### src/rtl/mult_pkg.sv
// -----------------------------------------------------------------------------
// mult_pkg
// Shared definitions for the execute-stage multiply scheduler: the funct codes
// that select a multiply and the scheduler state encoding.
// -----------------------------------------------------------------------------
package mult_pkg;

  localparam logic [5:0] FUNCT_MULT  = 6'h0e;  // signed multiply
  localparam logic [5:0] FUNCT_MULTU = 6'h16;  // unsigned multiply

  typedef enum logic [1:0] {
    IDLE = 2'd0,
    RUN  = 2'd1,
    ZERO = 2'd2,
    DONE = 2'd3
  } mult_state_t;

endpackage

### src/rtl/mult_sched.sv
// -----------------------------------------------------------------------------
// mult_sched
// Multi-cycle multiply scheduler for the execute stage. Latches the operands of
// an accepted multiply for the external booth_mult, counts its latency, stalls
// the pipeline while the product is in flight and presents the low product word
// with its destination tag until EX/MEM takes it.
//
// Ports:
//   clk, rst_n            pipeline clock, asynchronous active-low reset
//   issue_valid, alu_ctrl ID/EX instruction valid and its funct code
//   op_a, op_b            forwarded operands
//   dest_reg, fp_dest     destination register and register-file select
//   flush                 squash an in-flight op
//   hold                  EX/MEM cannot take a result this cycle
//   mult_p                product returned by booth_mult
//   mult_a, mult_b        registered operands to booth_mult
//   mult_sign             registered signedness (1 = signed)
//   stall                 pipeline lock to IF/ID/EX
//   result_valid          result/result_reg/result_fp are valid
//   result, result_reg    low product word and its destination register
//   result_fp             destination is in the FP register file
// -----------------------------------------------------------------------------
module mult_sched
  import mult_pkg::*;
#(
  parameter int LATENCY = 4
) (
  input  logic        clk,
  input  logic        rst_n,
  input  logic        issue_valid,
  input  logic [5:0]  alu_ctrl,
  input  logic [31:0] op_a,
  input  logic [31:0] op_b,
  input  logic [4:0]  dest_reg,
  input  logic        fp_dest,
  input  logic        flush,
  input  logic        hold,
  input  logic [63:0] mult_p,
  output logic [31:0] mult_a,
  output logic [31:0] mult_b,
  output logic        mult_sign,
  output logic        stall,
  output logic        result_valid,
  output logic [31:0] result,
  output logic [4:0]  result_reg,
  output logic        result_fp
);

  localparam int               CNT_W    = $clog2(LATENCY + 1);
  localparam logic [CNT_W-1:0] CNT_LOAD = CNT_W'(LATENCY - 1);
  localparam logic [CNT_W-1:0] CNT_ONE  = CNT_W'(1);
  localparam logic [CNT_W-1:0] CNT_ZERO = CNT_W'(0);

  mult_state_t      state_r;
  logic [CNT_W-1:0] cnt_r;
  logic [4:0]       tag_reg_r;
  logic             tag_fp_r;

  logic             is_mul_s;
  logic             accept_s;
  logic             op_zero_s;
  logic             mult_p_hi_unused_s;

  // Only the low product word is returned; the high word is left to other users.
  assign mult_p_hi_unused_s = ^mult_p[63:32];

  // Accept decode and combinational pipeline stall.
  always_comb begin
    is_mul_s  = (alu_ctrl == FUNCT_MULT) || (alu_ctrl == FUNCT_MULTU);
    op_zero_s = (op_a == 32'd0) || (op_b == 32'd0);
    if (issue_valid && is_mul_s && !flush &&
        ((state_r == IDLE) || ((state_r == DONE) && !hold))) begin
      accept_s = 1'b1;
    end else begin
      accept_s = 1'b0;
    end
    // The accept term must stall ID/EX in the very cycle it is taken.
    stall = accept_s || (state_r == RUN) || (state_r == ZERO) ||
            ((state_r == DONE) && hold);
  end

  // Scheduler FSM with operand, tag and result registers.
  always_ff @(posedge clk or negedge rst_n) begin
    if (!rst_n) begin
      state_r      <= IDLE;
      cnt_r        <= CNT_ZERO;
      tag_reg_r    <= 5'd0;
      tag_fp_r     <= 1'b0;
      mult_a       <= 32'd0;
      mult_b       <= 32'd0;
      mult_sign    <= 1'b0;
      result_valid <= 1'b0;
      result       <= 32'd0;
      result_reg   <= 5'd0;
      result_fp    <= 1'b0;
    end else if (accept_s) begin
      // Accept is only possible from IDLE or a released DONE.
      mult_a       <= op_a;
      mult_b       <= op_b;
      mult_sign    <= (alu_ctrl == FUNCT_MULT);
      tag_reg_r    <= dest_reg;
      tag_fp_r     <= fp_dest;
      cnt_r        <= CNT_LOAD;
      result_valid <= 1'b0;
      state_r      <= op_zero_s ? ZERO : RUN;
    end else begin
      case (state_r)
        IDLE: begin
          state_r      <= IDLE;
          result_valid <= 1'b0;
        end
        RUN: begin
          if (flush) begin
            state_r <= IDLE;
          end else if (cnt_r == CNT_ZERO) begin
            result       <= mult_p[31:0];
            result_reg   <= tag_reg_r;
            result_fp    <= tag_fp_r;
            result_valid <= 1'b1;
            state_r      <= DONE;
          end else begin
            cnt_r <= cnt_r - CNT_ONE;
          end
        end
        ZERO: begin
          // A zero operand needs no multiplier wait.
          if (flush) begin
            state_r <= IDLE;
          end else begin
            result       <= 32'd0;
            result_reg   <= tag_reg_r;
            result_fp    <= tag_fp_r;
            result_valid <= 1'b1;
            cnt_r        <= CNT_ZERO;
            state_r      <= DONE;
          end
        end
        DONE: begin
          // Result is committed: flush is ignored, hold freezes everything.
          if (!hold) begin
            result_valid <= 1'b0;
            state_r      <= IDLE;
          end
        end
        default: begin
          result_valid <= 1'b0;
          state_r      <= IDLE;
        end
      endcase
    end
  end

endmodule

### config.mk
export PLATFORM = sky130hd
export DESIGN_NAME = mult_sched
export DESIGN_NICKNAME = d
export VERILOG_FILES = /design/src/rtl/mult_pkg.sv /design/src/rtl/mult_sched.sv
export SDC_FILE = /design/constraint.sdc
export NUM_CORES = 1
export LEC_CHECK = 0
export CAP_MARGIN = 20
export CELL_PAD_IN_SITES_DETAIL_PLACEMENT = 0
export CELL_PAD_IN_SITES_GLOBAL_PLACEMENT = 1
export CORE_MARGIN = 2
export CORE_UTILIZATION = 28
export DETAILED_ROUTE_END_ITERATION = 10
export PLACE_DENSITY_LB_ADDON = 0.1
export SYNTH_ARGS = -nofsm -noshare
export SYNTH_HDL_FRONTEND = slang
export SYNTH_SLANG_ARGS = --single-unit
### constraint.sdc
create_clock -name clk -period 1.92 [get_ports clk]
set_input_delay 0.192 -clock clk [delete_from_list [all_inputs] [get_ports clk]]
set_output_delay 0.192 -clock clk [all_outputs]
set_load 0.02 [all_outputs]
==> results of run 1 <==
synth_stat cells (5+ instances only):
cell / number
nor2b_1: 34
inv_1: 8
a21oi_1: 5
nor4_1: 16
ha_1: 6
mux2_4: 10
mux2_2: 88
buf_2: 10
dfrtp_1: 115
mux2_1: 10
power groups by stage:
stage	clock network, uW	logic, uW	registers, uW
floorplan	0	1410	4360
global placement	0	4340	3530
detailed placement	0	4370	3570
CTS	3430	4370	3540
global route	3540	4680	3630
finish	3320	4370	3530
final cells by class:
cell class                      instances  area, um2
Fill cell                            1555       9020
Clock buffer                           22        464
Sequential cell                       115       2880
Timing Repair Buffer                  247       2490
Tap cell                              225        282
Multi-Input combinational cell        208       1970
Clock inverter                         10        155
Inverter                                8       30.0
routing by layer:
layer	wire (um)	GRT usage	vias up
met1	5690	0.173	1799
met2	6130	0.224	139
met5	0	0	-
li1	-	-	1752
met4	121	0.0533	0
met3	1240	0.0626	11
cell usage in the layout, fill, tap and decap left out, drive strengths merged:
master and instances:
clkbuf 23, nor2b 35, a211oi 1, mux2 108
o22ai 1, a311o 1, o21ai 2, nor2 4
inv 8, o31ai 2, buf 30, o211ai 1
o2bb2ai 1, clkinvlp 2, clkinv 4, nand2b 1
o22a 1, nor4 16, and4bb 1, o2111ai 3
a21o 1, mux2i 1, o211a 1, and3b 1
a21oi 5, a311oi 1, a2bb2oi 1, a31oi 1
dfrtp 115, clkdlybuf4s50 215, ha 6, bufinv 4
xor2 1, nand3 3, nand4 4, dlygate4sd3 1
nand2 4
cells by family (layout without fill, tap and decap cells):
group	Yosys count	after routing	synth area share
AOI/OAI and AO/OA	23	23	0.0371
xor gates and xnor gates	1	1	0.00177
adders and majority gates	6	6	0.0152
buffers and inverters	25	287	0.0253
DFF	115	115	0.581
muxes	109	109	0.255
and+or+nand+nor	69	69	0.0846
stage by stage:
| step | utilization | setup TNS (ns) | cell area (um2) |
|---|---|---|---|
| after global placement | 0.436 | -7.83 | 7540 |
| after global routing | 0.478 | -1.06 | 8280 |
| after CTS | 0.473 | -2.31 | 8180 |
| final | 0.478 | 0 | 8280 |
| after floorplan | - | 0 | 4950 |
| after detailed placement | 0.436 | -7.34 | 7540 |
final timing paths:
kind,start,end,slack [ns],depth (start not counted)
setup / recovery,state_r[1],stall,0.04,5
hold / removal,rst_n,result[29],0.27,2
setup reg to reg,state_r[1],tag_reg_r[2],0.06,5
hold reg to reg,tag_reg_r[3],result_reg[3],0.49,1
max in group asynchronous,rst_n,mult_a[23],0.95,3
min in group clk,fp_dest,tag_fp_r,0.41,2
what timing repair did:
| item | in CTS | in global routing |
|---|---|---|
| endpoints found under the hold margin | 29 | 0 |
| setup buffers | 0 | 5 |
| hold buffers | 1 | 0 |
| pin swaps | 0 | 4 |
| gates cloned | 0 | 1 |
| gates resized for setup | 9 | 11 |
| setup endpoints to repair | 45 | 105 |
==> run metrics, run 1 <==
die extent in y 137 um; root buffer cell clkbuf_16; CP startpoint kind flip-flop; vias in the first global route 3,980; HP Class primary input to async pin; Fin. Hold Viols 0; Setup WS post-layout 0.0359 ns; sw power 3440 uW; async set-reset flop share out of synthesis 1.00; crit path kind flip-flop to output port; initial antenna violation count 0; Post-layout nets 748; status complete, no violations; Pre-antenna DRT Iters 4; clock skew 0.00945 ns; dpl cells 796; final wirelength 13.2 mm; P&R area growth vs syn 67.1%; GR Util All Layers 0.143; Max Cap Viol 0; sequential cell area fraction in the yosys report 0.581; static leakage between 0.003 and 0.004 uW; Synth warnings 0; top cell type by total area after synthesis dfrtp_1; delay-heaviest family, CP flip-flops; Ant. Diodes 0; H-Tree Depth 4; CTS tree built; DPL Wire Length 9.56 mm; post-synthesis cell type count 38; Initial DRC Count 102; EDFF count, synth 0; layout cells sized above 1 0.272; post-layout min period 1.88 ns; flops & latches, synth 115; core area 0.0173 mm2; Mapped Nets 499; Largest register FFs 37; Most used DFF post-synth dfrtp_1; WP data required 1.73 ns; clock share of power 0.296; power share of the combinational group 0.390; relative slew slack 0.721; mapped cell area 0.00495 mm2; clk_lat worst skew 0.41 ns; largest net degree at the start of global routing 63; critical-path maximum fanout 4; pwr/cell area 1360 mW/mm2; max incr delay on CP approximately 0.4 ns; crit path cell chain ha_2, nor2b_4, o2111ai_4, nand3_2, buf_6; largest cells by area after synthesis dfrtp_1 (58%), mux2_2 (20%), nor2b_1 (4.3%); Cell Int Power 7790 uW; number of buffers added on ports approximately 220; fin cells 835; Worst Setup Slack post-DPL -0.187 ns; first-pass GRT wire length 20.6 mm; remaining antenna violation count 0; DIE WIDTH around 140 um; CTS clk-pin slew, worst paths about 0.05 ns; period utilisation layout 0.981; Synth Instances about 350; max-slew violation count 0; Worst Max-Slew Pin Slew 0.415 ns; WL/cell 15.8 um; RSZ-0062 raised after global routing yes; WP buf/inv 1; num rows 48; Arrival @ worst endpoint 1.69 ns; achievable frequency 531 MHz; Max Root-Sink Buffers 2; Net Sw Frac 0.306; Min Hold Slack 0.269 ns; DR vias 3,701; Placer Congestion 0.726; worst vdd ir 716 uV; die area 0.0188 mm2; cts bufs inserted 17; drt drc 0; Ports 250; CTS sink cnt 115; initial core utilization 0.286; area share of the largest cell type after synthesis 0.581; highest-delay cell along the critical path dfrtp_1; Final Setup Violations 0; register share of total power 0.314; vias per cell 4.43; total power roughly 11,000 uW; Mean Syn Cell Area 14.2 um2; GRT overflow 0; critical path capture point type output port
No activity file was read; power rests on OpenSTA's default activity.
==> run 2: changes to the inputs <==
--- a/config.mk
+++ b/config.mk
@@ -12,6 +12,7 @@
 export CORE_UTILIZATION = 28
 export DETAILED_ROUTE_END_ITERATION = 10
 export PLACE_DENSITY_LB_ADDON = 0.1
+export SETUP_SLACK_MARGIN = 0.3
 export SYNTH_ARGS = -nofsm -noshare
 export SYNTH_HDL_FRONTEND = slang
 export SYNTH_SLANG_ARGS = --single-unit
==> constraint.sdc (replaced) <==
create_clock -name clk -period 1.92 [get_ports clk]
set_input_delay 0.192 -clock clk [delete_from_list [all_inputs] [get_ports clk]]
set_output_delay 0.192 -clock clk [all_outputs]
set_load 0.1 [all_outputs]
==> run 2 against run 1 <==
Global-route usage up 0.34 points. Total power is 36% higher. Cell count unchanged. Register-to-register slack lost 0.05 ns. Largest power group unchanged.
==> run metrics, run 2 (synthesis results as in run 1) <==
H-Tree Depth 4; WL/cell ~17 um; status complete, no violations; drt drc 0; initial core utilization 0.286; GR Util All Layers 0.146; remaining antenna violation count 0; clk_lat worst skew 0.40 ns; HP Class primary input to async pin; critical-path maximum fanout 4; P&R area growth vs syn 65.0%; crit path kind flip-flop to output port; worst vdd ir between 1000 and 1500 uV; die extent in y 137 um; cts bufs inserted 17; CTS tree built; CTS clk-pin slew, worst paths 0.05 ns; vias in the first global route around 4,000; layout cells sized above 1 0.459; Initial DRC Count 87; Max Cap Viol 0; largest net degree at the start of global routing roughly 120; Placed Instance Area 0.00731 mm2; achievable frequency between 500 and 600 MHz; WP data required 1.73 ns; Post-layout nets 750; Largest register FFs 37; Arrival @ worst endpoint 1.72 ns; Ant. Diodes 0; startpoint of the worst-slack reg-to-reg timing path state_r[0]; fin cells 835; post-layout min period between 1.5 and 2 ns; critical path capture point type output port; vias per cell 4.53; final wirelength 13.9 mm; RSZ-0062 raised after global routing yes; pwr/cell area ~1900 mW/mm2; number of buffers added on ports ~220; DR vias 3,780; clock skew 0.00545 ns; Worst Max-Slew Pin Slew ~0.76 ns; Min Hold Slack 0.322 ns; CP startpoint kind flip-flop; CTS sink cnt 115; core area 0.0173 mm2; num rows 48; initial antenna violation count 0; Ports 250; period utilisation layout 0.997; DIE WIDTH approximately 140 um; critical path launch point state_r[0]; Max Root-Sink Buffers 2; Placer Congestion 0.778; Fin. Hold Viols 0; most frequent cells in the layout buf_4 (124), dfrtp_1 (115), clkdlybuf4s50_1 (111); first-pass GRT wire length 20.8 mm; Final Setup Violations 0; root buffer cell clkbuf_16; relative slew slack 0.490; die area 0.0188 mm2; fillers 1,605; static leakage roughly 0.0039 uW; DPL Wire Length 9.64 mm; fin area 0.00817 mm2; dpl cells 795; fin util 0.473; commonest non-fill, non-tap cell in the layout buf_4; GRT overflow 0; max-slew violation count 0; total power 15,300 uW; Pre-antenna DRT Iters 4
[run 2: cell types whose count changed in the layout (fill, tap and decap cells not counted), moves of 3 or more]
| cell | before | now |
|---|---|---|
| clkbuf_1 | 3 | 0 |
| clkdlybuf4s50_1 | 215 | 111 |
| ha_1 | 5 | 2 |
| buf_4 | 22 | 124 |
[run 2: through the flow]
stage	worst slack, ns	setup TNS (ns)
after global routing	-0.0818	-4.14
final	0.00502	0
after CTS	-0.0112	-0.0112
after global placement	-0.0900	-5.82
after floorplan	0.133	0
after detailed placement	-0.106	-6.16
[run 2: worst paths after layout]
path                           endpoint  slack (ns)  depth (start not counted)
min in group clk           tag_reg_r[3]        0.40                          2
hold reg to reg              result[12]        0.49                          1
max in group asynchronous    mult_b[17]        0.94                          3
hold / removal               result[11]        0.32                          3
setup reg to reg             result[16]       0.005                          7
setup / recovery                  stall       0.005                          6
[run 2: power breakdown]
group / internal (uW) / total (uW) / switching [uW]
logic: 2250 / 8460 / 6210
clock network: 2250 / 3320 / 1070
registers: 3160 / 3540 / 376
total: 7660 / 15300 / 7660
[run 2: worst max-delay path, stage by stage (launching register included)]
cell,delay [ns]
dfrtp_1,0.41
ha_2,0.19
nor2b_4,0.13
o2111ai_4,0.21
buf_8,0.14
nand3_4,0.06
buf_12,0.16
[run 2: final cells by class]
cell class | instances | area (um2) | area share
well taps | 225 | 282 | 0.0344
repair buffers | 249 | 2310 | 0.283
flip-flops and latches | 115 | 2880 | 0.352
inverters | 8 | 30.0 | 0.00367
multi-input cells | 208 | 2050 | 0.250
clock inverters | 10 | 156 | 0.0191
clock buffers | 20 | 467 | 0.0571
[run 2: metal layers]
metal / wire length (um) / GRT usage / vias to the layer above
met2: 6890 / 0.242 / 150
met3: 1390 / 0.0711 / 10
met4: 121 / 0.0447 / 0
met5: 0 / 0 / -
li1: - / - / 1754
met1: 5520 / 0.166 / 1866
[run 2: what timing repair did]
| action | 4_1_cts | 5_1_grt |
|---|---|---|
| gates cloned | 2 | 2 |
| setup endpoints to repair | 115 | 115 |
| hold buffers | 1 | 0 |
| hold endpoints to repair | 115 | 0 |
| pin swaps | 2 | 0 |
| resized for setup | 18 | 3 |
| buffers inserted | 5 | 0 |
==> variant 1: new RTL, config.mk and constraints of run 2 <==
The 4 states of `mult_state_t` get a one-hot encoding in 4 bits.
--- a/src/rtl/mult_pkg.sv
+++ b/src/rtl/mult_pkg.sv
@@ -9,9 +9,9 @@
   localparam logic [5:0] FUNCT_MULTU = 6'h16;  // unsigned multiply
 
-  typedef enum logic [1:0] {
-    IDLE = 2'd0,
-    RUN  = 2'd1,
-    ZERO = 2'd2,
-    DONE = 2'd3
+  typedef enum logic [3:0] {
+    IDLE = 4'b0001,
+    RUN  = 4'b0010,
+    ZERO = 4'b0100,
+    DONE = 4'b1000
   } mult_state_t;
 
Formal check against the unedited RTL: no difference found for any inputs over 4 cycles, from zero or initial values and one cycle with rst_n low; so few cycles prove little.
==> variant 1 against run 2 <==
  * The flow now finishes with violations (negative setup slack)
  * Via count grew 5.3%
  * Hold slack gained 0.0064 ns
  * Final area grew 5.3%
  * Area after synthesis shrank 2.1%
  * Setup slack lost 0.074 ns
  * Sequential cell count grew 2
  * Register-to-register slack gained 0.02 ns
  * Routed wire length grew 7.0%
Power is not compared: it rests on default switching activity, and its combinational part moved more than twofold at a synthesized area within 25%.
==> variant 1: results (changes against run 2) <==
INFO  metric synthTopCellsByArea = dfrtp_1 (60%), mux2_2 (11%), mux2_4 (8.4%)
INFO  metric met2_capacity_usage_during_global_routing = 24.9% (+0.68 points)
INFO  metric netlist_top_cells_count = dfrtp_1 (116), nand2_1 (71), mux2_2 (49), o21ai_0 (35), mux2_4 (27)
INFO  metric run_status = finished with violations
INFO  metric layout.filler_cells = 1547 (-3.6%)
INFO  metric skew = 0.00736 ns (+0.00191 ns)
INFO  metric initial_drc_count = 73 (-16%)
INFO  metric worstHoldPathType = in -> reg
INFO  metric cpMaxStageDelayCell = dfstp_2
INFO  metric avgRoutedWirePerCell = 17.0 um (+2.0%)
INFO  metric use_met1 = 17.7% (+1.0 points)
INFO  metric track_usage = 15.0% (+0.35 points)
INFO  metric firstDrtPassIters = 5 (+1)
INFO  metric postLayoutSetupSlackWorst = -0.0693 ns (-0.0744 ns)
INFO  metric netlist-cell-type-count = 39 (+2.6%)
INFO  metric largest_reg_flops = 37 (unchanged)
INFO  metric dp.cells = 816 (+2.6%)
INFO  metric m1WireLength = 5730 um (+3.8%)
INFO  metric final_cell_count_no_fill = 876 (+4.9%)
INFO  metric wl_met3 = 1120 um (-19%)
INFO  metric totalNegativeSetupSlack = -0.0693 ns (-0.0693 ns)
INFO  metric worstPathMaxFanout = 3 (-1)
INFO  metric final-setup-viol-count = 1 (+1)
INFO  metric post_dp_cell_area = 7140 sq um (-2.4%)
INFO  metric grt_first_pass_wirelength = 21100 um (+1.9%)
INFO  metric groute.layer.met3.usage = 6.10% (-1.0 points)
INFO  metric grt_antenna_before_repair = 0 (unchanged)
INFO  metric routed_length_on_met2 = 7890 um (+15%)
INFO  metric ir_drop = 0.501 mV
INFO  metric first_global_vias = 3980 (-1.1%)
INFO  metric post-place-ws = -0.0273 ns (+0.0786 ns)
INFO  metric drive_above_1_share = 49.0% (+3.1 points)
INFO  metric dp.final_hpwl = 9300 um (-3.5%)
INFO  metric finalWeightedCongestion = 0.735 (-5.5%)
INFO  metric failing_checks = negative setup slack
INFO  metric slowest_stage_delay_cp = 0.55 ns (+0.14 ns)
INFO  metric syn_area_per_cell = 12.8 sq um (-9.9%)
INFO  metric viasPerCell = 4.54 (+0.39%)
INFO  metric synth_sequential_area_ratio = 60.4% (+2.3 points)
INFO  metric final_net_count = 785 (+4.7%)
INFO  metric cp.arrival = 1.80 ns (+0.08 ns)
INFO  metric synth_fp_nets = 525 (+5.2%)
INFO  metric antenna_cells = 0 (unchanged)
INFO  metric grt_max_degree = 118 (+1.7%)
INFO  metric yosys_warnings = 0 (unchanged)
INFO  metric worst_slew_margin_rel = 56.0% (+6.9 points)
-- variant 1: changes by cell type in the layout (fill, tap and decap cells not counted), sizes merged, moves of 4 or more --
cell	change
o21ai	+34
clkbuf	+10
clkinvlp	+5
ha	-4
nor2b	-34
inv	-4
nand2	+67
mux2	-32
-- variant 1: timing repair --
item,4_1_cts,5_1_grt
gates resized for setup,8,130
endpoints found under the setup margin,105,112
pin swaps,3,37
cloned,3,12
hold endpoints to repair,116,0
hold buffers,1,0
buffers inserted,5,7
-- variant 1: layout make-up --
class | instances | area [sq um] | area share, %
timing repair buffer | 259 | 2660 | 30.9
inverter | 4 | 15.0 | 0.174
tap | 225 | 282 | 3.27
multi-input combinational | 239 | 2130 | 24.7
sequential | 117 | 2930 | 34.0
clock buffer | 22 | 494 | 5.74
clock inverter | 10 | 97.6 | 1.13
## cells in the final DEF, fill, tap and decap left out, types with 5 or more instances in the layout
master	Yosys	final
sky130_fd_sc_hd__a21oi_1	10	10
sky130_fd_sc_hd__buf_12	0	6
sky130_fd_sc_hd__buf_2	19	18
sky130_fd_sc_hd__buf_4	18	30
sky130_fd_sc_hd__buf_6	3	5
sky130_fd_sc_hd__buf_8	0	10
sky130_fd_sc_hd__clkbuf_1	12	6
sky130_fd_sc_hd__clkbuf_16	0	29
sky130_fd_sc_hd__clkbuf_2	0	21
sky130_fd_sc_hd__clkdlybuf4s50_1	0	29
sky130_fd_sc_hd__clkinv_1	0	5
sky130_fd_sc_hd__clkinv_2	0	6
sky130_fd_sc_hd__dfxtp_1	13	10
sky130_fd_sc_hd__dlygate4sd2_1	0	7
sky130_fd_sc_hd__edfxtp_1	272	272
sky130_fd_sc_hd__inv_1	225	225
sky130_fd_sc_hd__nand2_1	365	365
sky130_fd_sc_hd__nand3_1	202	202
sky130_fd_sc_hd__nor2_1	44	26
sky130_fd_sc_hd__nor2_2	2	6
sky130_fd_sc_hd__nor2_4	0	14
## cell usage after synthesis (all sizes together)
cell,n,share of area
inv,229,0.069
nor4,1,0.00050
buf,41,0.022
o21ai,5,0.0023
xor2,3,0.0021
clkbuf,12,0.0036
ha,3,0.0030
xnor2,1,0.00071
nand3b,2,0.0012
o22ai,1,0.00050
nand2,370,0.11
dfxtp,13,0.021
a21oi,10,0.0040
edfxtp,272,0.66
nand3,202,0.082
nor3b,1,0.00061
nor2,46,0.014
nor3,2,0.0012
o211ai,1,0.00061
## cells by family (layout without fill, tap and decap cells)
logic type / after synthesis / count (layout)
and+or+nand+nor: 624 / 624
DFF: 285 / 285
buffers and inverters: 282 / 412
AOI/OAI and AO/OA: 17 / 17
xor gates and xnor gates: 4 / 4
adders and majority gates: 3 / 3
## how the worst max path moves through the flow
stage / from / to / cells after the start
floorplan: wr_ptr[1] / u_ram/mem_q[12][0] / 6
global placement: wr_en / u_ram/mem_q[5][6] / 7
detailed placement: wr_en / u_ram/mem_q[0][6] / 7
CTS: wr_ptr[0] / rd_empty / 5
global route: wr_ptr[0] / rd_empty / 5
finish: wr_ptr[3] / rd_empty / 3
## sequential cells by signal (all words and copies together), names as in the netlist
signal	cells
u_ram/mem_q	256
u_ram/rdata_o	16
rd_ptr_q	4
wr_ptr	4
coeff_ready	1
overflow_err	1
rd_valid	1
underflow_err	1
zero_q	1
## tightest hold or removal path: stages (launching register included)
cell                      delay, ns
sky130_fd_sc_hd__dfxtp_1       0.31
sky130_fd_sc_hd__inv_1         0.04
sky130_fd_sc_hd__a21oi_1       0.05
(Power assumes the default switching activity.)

**About this exercise**
Take exactly the lines from the one containing "## cells in" through the one containing "buffers and inverters: 282 / 412" in the data above, and output them with nothing added.

**Your response**
## cells in the final DEF, fill, tap and decap left out, types with 5 or more instances in the layout
master	Yosys	final
sky130_fd_sc_hd__a21oi_1	10	10
sky130_fd_sc_hd__buf_12	0	6
sky130_fd_sc_hd__buf_2	19	18
sky130_fd_sc_hd__buf_4	18	30
sky130_fd_sc_hd__buf_6	3	5
sky130_fd_sc_hd__buf_8	0	10
sky130_fd_sc_hd__clkbuf_1	12	6
sky130_fd_sc_hd__clkbuf_16	0	29
sky130_fd_sc_hd__clkbuf_2	0	21
sky130_fd_sc_hd__clkdlybuf4s50_1	0	29
sky130_fd_sc_hd__clkinv_1	0	5
sky130_fd_sc_hd__clkinv_2	0	6
sky130_fd_sc_hd__dfxtp_1	13	10
sky130_fd_sc_hd__dlygate4sd2_1	0	7
sky130_fd_sc_hd__edfxtp_1	272	272
sky130_fd_sc_hd__inv_1	225	225
sky130_fd_sc_hd__nand2_1	365	365
sky130_fd_sc_hd__nand3_1	202	202
sky130_fd_sc_hd__nor2_1	44	26
sky130_fd_sc_hd__nor2_2	2	6
sky130_fd_sc_hd__nor2_4	0	14
## cell usage after synthesis (all sizes together)
cell,n,share of area
inv,229,0.069
nor4,1,0.00050
buf,41,0.022
o21ai,5,0.0023
xor2,3,0.0021
clkbuf,12,0.0036
ha,3,0.0030
xnor2,1,0.00071
nand3b,2,0.0012
o22ai,1,0.00050
nand2,370,0.11
dfxtp,13,0.021
a21oi,10,0.0040
edfxtp,272,0.66
nand3,202,0.082
nor3b,1,0.00061
nor2,46,0.014
nor3,2,0.0012
o211ai,1,0.00061
## cells by family (layout without fill, tap and decap cells)
logic type / after synthesis / count (layout)
and+or+nand+nor: 624 / 624
DFF: 285 / 285
buffers and inverters: 282 / 412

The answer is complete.